→ What you need to do
Find how many lines in the data below mention "hold". Give the number only.

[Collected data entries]
-- Opening Marker --

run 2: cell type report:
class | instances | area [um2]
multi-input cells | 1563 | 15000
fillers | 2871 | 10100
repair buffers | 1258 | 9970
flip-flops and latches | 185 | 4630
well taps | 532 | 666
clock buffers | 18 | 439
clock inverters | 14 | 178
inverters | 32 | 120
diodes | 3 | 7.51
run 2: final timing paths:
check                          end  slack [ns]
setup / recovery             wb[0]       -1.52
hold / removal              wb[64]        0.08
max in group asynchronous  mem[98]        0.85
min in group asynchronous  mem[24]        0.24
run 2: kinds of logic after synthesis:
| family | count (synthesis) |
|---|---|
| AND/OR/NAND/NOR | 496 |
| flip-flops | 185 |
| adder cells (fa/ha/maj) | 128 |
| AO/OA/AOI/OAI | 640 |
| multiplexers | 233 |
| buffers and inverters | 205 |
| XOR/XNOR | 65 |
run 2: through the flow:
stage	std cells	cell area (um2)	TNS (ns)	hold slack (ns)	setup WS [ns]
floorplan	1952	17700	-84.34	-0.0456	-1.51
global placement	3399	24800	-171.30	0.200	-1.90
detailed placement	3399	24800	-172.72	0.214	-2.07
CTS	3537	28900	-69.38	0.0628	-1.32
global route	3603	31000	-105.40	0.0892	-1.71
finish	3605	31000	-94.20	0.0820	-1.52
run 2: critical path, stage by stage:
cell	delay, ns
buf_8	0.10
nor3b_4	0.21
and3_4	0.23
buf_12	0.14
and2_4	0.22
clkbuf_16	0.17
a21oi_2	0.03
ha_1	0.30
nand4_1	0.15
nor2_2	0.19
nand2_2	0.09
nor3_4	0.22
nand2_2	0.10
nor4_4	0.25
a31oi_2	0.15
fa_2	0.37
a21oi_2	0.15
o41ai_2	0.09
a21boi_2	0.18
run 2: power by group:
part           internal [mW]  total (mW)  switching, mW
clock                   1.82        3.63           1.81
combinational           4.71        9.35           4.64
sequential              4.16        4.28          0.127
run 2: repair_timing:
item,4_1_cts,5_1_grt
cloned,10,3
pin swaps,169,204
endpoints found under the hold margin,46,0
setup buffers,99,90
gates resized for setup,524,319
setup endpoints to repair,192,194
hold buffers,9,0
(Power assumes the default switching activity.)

-- Closing Marker --

→ Your solution
4